Start of Provided data
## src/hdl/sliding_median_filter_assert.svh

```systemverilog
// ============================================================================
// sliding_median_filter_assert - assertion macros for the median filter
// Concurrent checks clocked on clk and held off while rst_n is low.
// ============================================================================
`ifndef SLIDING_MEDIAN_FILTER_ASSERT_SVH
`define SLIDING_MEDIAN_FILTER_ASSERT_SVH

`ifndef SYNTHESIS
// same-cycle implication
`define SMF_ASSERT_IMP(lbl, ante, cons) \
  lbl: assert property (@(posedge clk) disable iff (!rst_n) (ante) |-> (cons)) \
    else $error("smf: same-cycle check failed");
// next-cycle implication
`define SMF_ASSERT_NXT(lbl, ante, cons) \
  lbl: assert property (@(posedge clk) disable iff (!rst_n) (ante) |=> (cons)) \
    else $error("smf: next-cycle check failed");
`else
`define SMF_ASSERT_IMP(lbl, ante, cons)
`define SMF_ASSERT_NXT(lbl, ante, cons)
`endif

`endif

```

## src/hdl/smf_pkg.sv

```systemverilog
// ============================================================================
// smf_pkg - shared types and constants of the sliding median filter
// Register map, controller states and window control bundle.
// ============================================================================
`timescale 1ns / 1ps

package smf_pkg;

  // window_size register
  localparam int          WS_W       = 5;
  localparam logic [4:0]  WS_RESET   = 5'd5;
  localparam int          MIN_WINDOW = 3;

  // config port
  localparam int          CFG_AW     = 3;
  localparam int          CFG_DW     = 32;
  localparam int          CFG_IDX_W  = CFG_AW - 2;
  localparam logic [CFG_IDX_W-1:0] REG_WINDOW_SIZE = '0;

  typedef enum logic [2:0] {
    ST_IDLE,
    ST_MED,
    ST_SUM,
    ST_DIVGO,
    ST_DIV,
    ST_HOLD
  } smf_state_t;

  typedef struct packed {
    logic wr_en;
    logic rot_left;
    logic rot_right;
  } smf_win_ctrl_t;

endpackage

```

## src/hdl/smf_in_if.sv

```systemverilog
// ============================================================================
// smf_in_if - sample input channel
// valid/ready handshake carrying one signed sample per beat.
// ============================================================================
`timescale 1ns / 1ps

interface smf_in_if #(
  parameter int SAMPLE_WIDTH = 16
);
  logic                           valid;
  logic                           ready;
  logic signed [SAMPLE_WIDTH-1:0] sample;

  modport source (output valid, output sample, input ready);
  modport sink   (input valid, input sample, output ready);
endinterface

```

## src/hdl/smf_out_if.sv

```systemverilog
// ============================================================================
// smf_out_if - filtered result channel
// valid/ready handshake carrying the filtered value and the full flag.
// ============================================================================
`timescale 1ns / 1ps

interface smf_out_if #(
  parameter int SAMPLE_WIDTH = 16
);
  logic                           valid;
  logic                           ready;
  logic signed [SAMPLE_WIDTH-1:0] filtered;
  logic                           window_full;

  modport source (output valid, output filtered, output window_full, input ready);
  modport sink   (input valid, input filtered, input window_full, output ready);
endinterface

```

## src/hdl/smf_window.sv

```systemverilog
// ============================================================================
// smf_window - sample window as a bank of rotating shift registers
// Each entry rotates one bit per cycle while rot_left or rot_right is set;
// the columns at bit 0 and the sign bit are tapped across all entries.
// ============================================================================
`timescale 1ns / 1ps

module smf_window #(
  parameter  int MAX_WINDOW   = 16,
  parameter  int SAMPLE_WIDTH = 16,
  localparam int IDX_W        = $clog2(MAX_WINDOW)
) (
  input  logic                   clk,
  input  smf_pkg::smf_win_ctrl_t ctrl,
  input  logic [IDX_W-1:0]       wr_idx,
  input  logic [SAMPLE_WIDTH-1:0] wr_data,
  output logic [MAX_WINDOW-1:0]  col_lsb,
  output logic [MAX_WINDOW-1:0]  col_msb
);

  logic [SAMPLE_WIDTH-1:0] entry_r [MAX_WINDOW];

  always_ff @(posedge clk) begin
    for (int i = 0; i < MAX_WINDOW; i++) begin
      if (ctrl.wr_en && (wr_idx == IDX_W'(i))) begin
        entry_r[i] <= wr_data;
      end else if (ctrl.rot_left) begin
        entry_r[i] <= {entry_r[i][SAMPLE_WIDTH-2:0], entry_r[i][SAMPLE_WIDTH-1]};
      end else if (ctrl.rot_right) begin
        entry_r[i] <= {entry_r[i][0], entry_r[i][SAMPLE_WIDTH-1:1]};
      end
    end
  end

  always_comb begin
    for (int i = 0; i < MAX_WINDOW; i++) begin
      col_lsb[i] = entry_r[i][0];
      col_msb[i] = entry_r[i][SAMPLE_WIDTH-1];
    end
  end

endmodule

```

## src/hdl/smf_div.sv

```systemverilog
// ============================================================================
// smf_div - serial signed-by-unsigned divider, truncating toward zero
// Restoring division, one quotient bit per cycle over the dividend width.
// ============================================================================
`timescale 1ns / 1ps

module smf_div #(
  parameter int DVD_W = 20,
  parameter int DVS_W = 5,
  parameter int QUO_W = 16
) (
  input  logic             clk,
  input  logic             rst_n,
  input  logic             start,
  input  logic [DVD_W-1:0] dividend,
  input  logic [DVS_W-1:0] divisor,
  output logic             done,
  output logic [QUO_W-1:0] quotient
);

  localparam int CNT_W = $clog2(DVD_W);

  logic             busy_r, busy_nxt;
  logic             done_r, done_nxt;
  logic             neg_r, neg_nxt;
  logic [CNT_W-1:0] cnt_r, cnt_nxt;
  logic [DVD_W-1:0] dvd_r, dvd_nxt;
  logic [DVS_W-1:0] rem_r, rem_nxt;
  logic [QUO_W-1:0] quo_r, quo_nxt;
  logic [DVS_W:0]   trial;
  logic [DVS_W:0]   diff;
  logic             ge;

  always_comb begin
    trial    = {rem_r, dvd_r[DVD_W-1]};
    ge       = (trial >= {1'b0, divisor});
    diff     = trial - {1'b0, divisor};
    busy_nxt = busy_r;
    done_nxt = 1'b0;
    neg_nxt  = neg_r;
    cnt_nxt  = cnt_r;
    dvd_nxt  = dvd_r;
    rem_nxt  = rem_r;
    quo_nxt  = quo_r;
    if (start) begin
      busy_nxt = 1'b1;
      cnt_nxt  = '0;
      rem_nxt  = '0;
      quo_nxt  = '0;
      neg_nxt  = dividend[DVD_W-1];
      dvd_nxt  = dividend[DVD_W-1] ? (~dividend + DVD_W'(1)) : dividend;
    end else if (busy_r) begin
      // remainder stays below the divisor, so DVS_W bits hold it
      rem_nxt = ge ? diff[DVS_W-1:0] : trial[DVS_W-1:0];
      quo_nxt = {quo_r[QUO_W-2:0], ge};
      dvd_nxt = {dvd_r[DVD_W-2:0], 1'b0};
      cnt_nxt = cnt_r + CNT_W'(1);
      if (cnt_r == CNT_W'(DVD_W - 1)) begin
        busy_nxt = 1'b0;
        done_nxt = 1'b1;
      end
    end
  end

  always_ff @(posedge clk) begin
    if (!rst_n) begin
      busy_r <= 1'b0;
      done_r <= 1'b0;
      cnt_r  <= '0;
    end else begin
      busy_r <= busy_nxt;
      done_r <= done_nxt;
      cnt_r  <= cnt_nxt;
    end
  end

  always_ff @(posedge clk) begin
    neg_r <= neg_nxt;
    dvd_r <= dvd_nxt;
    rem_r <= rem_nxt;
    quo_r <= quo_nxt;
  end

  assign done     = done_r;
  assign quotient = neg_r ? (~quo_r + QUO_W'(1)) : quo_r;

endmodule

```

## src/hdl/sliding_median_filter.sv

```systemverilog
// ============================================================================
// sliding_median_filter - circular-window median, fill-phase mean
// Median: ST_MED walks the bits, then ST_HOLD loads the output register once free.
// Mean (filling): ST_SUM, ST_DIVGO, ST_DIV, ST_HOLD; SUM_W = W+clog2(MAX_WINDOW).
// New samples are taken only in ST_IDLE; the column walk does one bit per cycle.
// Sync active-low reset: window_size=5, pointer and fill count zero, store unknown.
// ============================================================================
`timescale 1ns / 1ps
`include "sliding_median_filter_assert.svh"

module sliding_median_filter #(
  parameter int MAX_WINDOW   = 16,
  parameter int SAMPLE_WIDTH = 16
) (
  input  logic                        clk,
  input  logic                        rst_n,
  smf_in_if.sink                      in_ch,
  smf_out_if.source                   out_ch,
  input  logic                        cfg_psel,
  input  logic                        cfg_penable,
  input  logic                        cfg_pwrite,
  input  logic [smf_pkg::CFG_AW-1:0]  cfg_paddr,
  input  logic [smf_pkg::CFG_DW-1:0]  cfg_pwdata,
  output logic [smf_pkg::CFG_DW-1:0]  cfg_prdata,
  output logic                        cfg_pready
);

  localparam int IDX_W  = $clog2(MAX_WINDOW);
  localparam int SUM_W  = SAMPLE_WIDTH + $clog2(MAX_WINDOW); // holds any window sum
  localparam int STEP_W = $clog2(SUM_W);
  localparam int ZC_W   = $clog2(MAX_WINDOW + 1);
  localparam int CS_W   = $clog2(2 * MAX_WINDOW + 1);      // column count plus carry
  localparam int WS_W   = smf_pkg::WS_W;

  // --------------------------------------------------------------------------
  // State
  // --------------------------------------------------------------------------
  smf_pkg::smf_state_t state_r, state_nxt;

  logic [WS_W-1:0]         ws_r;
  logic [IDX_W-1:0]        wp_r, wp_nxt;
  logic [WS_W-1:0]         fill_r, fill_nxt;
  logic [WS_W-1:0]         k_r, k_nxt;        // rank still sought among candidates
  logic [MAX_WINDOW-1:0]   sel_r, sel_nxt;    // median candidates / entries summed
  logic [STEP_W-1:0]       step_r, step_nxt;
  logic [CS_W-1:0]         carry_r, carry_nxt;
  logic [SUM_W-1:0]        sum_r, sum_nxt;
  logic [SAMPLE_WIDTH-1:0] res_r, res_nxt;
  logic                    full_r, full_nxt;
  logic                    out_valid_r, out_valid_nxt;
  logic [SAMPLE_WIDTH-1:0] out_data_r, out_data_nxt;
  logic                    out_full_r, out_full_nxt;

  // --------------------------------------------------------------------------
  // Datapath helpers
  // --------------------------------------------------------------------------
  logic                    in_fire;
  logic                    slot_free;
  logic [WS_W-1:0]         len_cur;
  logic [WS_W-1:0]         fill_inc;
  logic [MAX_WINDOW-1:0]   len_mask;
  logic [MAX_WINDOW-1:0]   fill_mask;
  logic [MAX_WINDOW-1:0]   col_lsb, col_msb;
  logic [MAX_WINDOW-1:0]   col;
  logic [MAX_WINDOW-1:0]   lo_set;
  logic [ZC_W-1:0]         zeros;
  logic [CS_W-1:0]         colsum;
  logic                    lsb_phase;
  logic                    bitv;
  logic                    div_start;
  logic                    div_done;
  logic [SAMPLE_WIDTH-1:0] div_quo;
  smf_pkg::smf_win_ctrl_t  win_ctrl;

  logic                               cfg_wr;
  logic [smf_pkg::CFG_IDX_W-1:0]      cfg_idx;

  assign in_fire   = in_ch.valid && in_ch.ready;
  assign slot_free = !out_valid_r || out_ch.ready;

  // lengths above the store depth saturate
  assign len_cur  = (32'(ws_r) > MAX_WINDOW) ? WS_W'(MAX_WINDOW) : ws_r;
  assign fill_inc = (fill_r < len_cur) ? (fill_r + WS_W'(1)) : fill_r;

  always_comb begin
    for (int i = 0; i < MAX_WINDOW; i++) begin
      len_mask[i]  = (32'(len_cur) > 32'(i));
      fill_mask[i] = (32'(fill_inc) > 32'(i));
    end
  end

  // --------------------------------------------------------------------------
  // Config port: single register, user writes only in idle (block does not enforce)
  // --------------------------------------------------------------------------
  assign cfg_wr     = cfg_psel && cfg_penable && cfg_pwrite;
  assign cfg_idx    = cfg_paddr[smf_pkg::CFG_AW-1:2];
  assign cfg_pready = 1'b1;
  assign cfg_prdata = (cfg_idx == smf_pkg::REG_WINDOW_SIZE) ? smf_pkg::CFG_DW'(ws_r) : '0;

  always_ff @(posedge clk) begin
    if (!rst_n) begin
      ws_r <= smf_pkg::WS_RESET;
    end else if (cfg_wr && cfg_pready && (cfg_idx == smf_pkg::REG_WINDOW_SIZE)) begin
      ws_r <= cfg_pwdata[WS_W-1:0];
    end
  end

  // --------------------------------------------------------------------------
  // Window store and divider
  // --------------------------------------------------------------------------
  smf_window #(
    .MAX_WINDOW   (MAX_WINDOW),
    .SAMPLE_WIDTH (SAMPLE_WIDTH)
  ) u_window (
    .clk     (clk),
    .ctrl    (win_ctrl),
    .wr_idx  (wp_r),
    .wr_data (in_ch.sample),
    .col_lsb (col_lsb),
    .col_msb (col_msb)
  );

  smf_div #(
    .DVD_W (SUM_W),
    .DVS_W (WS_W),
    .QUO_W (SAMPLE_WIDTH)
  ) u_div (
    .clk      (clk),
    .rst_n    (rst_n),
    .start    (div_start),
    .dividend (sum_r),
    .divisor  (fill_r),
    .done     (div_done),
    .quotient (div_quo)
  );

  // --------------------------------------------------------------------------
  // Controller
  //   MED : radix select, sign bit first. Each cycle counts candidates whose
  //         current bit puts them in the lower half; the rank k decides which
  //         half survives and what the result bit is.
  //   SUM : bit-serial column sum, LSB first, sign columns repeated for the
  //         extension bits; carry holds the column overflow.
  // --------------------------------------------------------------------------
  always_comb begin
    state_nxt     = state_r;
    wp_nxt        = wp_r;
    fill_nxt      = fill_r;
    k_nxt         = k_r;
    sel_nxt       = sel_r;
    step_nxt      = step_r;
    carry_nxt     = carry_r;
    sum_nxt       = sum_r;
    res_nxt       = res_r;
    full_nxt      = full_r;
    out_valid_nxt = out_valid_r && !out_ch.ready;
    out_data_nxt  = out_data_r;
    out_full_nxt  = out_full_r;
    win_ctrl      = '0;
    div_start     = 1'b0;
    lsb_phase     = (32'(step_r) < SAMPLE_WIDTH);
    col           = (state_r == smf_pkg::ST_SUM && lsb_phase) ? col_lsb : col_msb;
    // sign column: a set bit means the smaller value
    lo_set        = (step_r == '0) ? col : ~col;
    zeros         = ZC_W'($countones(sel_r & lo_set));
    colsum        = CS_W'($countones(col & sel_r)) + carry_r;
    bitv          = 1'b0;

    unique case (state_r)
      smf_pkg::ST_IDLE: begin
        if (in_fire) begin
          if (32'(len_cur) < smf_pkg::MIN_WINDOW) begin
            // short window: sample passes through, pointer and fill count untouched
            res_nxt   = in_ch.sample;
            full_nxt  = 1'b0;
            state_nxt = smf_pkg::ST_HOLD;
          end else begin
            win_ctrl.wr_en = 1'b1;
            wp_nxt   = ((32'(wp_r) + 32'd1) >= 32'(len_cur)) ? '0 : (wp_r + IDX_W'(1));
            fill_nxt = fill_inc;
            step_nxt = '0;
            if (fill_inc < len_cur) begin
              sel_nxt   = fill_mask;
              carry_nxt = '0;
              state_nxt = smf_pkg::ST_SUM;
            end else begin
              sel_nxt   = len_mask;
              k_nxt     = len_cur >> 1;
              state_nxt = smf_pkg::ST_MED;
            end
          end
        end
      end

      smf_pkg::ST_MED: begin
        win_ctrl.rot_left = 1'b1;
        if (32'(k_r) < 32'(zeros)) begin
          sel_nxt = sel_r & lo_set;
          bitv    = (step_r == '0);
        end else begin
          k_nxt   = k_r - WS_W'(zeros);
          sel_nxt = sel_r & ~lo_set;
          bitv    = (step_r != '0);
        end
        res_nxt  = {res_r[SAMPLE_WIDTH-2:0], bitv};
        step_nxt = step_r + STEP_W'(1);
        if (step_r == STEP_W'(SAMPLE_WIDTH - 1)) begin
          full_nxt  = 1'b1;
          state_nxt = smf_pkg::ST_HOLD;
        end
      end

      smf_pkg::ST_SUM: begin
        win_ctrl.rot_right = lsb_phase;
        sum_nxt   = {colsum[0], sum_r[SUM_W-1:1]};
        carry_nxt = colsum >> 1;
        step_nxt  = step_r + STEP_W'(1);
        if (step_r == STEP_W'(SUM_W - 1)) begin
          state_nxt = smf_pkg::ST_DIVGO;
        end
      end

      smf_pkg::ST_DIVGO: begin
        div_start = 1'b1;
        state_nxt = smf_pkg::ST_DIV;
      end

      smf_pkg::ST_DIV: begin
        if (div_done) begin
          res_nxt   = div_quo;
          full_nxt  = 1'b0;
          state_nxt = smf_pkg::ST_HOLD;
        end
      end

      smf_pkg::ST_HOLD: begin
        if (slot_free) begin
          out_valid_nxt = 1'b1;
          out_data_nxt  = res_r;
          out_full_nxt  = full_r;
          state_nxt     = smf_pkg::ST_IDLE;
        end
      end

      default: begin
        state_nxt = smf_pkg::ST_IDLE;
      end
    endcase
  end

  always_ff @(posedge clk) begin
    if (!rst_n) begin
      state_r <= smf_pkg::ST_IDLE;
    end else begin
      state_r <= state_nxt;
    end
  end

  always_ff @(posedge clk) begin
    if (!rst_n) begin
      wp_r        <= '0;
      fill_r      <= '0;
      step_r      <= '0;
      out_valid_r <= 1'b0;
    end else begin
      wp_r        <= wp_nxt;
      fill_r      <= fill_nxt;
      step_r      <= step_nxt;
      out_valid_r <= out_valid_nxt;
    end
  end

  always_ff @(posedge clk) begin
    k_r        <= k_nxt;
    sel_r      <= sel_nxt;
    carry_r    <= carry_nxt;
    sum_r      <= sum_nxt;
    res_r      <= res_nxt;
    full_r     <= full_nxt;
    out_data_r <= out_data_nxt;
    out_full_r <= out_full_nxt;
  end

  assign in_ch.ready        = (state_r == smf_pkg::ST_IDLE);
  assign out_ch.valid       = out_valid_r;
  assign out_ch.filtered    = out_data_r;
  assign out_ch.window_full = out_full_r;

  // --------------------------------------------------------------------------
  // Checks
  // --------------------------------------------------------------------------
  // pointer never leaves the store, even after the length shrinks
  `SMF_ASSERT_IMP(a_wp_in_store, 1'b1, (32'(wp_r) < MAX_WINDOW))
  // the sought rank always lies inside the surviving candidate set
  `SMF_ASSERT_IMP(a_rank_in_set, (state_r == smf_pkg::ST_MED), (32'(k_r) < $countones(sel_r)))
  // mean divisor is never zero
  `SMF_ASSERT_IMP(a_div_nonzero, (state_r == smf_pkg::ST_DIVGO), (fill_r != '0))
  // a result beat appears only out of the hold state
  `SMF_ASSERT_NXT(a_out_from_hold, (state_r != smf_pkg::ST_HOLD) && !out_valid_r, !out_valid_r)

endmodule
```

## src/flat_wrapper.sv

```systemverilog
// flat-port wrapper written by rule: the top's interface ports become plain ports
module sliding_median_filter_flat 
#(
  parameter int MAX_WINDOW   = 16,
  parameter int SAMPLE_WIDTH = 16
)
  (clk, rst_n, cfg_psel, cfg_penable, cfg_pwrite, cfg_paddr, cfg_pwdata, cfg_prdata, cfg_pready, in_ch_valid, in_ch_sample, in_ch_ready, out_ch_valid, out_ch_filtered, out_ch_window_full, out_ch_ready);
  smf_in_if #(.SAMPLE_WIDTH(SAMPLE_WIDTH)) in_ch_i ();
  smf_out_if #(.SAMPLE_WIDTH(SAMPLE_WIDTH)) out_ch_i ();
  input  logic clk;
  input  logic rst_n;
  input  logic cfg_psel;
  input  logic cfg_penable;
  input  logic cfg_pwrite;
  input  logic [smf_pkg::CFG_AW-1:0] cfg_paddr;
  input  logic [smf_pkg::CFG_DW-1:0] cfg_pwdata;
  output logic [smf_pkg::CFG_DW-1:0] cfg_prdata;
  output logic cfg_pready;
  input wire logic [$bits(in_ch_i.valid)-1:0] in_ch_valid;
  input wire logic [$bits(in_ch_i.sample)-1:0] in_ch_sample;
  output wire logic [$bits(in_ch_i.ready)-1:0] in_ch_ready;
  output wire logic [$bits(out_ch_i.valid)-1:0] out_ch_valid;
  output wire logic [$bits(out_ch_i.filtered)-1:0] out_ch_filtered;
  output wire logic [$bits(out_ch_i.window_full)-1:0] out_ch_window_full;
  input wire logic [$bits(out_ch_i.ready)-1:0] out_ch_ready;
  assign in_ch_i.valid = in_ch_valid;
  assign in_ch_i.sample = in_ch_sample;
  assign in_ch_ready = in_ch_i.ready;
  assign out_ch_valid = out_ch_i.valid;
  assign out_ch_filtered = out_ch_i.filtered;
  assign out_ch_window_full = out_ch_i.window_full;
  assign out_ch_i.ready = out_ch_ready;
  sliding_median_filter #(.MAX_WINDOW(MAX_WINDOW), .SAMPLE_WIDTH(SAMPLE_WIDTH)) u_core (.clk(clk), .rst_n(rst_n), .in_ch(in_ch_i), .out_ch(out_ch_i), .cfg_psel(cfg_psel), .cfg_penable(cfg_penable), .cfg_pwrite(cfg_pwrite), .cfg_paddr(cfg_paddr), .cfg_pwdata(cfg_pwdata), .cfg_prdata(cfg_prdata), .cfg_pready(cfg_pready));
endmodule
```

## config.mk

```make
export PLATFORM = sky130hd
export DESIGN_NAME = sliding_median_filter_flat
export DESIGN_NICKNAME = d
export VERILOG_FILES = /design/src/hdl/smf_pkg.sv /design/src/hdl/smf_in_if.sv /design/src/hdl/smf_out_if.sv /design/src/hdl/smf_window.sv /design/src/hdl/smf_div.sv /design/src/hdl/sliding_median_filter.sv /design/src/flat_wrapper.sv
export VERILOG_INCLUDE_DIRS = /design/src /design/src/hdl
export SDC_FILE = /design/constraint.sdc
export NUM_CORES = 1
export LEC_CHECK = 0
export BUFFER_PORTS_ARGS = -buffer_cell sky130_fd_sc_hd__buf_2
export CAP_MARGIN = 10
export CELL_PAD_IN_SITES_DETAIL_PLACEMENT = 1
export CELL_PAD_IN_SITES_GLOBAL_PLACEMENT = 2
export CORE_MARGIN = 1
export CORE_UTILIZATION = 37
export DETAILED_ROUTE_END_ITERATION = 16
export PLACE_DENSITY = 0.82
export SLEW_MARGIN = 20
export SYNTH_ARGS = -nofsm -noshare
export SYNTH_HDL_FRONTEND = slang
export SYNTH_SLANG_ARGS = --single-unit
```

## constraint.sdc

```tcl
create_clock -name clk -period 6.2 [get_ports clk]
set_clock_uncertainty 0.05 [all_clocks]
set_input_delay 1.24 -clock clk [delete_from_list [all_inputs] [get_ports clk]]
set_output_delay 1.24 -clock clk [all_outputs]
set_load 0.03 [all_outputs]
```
End of Provided data
### Your instructions:
Copy every line where the word "failed" is present in the entries above.

### Answer:
    else $error("smf: same-cycle check failed");
    else $error("smf: next-cycle check failed");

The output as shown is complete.